Haverhill dates back to at least Anglo-Saxon times, and the town's market is recorded in the Domesday Book (1086). Whilst most of its historical buildings were lost to the great fire on 14 June 1667, one notable Tudor-era house remains (reportedly given to Anne of Cleves as part of her divorce from Henry VIII and thus titled Anne of Cleves House although it was another vicarage not this one) as well as many interesting Victorian buildings.

Following a planning review in 1956, Haverhill was targeted for expansion. This was primarily to resettle communities from London which had been devastated during the Second World War. As part of this plan, new housing settlements and new factories were built. A later review in 1962 planned for a threefold increase in population from the then population of 5,446.

This influx of people changed many aspects of life in Haverhill. One noticeable change is that the local Suffolk accent (still spoken by the town's older residents) has largely been replaced by a London/South-east England accent characterised as Estuary English. The expansion was not without friction. Residents who moved to the newly developed areas complained about the housing density and lack of amenities in a 1968 Man Alive documentary.

Nowadays, Haverhill is predominantly a modern and young town. The relatively small town centre is surrounded by many large housing developments, completed at various periods between the 1950s and the present.

Economy
Haverhill's economy is dominated by industry, and a large industrial area on the southern side of the town is home to a large number of manufacturing companies. Scientific firms including Sanofi and Sigma-Aldrich have plants in the town, as do International Flavors & Fragrances, and some waste processing, transport and construction firms. A Research Park has also been built, which includes The EpiCentre innovation and conference centre alongside the bypass.

A weekly market is held on Fridays on the Market Square and on Saturday the market is on the High Street.

Sport and leisure

Haverhill has two Non-League football clubs, Haverhill Rovers F.C. and Haverhill Borough F.C., who both play in the Eastern Counties Football League. The two clubs share the New Croft ground. The town also has a tennis club which is affiliated with the Lawn Tennis Association. Other sporting clubs in the town include a cricket club, a rugby club, and an angling club. Since 2013 Haverhill has also been home to Suffolk's only baseball team, Haverhill Blackjacks, who play in the British Baseball Federation Single-A South league, and who also play their home games at the New Croft.

There are various sporting activities available in Haverhill, including a leisure centre (with swimming pool, gym and a children's soft play area, Kid City), an 18-hole golf course, a dance school, and a skate park.

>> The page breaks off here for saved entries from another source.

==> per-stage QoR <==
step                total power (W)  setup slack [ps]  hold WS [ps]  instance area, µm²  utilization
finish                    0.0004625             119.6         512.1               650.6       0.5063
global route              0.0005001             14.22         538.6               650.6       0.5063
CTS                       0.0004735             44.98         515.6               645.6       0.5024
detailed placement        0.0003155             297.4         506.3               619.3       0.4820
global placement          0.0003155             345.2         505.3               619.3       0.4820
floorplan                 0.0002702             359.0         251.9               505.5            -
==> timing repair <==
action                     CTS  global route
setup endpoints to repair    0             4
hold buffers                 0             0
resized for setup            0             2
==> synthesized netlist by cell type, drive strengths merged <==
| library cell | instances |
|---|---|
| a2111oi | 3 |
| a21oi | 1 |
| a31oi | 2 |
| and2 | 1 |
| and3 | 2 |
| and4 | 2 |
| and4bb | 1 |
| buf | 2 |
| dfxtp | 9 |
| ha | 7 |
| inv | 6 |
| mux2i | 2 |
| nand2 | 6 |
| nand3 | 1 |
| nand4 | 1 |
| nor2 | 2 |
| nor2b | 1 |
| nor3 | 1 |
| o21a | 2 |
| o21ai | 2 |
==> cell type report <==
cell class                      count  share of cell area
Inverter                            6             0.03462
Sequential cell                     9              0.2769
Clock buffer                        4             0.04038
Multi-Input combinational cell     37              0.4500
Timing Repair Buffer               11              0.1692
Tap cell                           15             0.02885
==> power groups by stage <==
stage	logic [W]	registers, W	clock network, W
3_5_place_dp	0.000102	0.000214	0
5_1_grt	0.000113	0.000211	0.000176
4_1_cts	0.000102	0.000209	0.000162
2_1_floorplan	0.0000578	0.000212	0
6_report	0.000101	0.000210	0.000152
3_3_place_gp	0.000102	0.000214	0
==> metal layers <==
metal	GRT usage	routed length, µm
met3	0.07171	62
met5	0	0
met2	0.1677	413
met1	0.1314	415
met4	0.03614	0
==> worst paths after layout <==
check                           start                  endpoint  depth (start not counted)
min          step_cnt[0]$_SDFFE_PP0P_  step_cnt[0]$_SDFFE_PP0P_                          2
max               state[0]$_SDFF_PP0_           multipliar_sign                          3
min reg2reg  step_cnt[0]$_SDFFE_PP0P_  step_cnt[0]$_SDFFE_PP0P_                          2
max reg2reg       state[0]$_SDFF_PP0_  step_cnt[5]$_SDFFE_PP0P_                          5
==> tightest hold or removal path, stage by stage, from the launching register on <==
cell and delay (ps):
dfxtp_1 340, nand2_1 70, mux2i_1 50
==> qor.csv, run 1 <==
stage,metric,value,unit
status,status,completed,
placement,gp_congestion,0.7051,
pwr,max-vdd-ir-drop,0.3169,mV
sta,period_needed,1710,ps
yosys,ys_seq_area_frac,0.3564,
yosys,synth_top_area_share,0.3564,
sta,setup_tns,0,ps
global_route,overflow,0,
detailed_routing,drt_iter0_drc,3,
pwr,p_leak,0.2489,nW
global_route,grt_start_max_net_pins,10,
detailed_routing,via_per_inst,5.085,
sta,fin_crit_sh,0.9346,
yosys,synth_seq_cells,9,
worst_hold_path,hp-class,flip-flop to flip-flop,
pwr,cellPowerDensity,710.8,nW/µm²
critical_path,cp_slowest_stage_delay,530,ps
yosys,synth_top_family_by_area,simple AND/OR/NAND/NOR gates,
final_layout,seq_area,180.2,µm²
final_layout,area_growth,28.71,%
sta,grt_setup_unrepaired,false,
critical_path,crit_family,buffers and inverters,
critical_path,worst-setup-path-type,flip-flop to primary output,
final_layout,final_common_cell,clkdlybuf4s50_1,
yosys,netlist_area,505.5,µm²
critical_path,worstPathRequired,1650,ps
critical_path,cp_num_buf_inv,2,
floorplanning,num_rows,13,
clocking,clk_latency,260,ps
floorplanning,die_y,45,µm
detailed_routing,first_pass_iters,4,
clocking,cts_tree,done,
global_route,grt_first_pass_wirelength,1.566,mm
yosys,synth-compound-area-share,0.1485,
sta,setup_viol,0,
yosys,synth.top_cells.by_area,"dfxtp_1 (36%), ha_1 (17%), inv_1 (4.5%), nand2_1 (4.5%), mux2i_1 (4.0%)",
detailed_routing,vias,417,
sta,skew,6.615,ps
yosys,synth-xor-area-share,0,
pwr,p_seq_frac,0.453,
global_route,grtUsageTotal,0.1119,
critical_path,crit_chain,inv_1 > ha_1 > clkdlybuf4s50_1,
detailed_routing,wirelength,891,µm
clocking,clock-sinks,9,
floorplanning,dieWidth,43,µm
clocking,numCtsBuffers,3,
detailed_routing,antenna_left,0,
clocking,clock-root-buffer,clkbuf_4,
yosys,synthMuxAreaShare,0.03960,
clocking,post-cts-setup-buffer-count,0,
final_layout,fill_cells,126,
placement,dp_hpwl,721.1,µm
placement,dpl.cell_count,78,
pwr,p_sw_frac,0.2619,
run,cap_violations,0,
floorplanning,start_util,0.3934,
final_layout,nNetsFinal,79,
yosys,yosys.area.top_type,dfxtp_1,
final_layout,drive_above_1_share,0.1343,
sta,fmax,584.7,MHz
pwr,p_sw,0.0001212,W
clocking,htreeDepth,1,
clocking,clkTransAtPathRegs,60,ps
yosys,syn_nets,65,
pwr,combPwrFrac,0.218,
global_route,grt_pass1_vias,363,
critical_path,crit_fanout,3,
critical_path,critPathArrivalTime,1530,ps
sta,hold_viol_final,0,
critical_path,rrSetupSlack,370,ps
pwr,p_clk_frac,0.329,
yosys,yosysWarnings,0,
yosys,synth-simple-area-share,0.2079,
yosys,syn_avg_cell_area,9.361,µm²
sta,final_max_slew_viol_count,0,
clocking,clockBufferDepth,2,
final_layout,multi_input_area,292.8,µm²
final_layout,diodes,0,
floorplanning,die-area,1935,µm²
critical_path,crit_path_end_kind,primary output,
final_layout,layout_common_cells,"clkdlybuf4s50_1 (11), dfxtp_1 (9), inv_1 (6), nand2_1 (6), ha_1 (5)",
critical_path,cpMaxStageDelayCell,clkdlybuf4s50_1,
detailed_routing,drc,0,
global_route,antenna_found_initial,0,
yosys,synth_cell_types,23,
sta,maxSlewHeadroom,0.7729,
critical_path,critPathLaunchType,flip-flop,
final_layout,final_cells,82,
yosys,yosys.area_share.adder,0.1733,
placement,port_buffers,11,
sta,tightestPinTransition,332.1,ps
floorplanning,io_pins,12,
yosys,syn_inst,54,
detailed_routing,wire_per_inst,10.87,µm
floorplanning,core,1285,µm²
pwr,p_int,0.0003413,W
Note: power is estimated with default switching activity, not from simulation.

Haverhill Arts Centre is housed within the grade II listed town hall, and features a cinema as well as hosting live music, drama, dance and comedy. A 5-screen multiplex cinema complex was opened in October 2008. From 2007 to 2013 the town was home to The Centre for Computing History, a computer museum established to tell the story of the Information Age.

West Suffolk Swimming Club formed in 1998 from the merger of two local swimming clubs. It operates from three pools located at the Bury St Edmunds Leisure Centre, Haverhill Leisure and Culford School.

Transport

Buses

Local bus services are provided by Stagecoach: routes 13, 13A, 13B and X13 run approximately every 30 minutes during the day, every 60 minutes evenings and Sundays. The bus station in Haverhill also provides local services to some of the surrounding towns and villages.

Road 
The A1307 road is the only major road that connects Haverhill to Cambridge; it also connects the town with the A11, A14 and the M11 motorway. This route experiences congestion with commuter traffic most mornings and evenings.
The A1307 is classified as a very high risk of casualty route. A proposal exists to develop the route whereby a new dual carriageway would be built from Haverhill to Cambridge, keeping the original road open as a feeder road and local bus stop route.

Railway 
The town no longer has a railway station; it is one of the largest towns in England, and the largest town in Suffolk, without one. It once had two railway stations and two interconnected railways. The Stour Valley Railway ran from  to  and beyond, via Haverhill North; the Colne Valley and Halstead Railway ran from  to , via Castle Hedingham and . Both stations have since been demolished, but many bridges, cuttings and embankments are still visible in the Haverhill area. 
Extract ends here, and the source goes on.